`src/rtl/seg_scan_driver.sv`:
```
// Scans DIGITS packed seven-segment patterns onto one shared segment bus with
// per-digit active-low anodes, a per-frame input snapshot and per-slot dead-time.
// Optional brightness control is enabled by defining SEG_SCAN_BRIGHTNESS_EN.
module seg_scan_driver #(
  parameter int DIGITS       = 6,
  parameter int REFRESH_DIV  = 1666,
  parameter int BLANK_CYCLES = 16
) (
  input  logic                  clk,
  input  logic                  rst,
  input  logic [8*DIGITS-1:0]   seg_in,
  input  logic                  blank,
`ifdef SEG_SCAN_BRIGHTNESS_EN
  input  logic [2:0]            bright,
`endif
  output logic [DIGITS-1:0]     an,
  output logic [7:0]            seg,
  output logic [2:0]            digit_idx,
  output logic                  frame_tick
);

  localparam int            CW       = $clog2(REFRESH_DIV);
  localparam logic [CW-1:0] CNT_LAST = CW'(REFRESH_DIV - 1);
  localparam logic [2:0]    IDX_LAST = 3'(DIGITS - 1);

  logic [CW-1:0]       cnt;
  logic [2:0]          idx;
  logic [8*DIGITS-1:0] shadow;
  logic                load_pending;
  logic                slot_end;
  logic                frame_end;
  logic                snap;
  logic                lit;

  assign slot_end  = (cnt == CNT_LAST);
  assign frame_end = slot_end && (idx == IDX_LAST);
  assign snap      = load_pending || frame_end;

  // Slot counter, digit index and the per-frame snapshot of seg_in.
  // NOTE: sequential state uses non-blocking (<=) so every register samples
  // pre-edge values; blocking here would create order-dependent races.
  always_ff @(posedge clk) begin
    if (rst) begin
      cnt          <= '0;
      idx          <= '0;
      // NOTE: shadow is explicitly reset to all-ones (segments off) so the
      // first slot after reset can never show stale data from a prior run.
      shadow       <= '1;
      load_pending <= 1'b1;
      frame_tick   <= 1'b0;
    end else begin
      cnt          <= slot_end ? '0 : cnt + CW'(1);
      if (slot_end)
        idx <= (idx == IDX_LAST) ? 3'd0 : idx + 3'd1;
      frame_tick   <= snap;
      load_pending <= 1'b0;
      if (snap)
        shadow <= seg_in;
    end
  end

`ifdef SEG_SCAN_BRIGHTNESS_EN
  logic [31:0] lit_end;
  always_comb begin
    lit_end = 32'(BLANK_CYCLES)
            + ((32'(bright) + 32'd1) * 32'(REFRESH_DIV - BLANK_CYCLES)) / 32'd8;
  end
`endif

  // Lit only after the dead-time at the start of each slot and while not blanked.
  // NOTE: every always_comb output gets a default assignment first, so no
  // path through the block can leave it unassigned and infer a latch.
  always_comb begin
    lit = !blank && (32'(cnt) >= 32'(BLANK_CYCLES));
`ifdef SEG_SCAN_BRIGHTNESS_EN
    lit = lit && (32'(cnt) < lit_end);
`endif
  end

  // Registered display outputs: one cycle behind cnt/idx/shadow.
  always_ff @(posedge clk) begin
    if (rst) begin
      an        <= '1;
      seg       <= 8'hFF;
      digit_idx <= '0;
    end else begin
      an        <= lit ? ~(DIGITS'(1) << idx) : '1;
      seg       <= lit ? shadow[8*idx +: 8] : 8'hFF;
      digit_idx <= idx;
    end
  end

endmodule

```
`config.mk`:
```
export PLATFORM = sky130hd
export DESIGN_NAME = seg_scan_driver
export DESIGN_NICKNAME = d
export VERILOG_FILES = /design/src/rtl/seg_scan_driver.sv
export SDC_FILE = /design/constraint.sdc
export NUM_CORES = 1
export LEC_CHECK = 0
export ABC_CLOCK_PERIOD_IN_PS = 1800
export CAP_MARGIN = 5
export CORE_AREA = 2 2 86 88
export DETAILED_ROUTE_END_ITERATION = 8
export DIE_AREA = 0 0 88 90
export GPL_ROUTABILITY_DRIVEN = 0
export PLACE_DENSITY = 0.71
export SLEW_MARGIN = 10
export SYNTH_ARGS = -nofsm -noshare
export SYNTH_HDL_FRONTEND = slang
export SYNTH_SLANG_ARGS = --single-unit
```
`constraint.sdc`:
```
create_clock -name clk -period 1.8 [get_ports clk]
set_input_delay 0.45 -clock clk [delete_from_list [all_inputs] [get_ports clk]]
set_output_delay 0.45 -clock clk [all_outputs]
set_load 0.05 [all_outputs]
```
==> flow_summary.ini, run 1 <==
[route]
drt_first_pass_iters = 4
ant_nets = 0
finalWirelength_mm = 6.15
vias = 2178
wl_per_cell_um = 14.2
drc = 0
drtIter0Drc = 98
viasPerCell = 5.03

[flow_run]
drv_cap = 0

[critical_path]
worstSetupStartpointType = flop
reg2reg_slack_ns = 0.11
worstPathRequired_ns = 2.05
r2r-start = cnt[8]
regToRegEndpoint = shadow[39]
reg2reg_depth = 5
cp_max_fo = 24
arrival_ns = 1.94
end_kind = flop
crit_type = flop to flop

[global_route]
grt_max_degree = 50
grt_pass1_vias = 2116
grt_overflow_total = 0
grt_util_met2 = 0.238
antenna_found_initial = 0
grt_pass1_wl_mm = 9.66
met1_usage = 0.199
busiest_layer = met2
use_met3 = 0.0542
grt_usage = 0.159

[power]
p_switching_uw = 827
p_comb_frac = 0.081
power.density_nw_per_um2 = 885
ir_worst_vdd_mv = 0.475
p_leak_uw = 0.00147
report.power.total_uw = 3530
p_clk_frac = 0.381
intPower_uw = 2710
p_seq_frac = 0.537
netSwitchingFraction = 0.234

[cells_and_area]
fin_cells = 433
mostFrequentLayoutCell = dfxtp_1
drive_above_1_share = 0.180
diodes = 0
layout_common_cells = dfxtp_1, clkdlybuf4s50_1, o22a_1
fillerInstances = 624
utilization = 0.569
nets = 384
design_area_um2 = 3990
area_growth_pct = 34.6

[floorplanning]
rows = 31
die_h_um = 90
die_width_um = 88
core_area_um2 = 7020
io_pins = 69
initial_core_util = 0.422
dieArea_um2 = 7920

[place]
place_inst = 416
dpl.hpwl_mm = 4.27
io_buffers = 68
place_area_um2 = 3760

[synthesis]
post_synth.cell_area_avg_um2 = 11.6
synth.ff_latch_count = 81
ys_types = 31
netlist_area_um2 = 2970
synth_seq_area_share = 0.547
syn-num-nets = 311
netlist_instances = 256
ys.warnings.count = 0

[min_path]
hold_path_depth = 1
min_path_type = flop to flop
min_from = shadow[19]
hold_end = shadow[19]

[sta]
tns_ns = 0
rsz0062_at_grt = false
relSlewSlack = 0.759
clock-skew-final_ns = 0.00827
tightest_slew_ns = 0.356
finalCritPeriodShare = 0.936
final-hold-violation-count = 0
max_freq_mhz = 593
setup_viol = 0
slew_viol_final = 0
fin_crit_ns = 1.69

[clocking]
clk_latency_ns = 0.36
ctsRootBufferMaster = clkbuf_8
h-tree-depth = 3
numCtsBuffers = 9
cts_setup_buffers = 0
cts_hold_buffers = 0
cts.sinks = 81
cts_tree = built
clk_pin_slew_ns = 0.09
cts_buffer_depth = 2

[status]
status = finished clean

########################################

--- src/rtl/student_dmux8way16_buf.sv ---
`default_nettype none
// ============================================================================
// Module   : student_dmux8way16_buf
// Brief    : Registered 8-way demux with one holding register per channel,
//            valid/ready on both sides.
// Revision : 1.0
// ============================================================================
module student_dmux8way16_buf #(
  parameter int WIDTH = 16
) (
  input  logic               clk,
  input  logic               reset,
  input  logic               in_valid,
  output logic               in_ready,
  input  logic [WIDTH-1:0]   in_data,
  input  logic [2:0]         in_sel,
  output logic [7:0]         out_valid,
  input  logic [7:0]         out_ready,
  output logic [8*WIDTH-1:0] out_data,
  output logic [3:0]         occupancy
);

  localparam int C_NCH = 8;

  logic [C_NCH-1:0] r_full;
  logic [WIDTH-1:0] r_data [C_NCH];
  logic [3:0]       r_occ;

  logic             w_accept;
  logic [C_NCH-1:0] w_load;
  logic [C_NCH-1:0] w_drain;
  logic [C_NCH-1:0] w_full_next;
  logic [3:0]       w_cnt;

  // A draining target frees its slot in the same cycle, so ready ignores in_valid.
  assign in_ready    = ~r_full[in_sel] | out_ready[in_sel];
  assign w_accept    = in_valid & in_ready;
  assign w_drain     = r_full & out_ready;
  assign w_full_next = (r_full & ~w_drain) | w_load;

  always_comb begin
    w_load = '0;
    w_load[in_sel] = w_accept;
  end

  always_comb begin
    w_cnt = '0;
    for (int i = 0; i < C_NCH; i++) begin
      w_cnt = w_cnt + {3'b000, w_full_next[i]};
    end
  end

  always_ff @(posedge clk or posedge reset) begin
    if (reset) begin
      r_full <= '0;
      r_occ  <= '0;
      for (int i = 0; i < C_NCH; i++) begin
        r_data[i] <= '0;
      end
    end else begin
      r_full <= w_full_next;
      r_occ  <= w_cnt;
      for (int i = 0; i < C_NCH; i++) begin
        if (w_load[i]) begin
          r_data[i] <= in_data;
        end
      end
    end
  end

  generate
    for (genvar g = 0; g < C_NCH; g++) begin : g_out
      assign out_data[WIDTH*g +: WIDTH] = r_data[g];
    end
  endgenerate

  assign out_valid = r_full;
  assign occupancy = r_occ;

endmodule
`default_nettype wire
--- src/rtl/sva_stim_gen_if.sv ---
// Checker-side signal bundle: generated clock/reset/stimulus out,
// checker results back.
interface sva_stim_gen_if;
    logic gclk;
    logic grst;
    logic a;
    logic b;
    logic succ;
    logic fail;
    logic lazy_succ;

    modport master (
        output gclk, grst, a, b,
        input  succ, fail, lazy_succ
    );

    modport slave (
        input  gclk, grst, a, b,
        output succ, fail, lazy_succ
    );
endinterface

########################################

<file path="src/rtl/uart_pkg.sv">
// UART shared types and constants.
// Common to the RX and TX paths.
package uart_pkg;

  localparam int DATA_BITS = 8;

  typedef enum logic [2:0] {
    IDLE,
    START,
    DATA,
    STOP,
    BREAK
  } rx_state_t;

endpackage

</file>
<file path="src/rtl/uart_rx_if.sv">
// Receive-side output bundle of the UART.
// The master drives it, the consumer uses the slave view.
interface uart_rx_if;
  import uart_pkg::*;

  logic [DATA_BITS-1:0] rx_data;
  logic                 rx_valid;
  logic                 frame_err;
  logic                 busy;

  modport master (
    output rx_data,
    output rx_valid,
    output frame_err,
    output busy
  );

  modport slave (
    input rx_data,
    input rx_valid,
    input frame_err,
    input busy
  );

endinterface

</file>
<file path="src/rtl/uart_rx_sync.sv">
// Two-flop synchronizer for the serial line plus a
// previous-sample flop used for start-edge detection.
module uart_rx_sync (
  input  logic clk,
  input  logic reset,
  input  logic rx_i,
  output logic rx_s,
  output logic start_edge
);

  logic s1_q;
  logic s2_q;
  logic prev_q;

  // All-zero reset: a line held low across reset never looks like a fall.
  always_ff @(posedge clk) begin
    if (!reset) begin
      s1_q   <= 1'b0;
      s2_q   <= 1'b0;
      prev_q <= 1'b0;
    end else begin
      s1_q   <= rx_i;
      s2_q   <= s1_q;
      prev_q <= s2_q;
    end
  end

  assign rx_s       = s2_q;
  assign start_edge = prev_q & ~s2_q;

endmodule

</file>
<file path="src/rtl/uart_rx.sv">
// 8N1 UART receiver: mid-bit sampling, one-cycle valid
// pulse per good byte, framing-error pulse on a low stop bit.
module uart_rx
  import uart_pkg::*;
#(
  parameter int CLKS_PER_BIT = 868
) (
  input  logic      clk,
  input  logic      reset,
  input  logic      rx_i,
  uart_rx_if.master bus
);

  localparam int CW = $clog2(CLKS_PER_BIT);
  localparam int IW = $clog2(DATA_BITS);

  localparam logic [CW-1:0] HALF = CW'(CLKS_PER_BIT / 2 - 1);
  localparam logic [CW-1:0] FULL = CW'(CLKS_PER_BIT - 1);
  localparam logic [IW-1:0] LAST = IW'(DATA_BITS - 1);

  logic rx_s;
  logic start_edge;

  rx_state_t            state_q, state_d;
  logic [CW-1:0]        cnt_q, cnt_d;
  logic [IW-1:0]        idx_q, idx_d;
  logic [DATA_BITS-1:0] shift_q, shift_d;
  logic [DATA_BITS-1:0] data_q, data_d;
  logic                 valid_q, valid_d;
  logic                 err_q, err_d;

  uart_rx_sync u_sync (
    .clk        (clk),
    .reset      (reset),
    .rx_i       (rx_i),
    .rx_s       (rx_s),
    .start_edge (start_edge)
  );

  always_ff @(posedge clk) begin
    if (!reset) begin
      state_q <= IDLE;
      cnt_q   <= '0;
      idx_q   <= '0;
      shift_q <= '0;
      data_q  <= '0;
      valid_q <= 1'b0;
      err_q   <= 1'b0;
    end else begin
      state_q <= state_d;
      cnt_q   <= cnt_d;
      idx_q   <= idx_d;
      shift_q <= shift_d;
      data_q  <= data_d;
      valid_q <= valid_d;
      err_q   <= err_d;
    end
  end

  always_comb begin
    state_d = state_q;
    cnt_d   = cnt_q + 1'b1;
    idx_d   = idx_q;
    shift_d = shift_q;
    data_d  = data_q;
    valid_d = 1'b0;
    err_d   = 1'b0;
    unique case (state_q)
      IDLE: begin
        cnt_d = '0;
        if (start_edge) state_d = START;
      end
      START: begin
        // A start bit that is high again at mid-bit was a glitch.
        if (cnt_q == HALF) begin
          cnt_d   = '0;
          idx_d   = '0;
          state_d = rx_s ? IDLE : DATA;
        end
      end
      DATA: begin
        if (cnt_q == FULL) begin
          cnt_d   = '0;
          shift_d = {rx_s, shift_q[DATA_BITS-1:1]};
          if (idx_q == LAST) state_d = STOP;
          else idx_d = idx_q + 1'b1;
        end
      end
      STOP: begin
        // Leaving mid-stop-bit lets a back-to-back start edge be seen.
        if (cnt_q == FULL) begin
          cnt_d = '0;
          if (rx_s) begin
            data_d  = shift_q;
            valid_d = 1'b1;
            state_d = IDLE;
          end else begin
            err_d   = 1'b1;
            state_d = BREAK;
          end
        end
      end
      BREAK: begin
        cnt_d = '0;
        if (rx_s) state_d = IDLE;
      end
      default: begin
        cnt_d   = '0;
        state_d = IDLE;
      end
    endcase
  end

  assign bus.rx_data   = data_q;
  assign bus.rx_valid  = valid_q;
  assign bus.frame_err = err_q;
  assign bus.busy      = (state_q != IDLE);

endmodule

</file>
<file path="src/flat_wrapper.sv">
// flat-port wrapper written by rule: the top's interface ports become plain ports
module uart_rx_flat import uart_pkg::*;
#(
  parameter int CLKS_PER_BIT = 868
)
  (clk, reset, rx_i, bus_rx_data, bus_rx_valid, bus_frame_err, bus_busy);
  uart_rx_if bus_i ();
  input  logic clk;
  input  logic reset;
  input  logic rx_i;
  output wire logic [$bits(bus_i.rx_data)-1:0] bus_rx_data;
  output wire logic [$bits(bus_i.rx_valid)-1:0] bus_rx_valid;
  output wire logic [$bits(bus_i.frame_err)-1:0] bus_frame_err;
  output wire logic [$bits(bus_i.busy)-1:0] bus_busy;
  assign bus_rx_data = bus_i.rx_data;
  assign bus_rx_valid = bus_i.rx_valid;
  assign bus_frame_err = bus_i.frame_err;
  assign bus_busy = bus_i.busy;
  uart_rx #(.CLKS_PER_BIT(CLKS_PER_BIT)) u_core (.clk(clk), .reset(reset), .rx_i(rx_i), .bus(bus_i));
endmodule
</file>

########################################

# Problem details:
Among the entries above, find the line with "grt_pass1_vias = 2116" and the line with "p_comb_frac = 0.081"; give again exactly these two lines and all lines between them.

# Answer area:
grt_pass1_vias = 2116
grt_overflow_total = 0
grt_util_met2 = 0.238
antenna_found_initial = 0
grt_pass1_wl_mm = 9.66
met1_usage = 0.199
busiest_layer = met2
use_met3 = 0.0542
grt_usage = 0.159

[power]
p_switching_uw = 827
p_comb_frac = 0.081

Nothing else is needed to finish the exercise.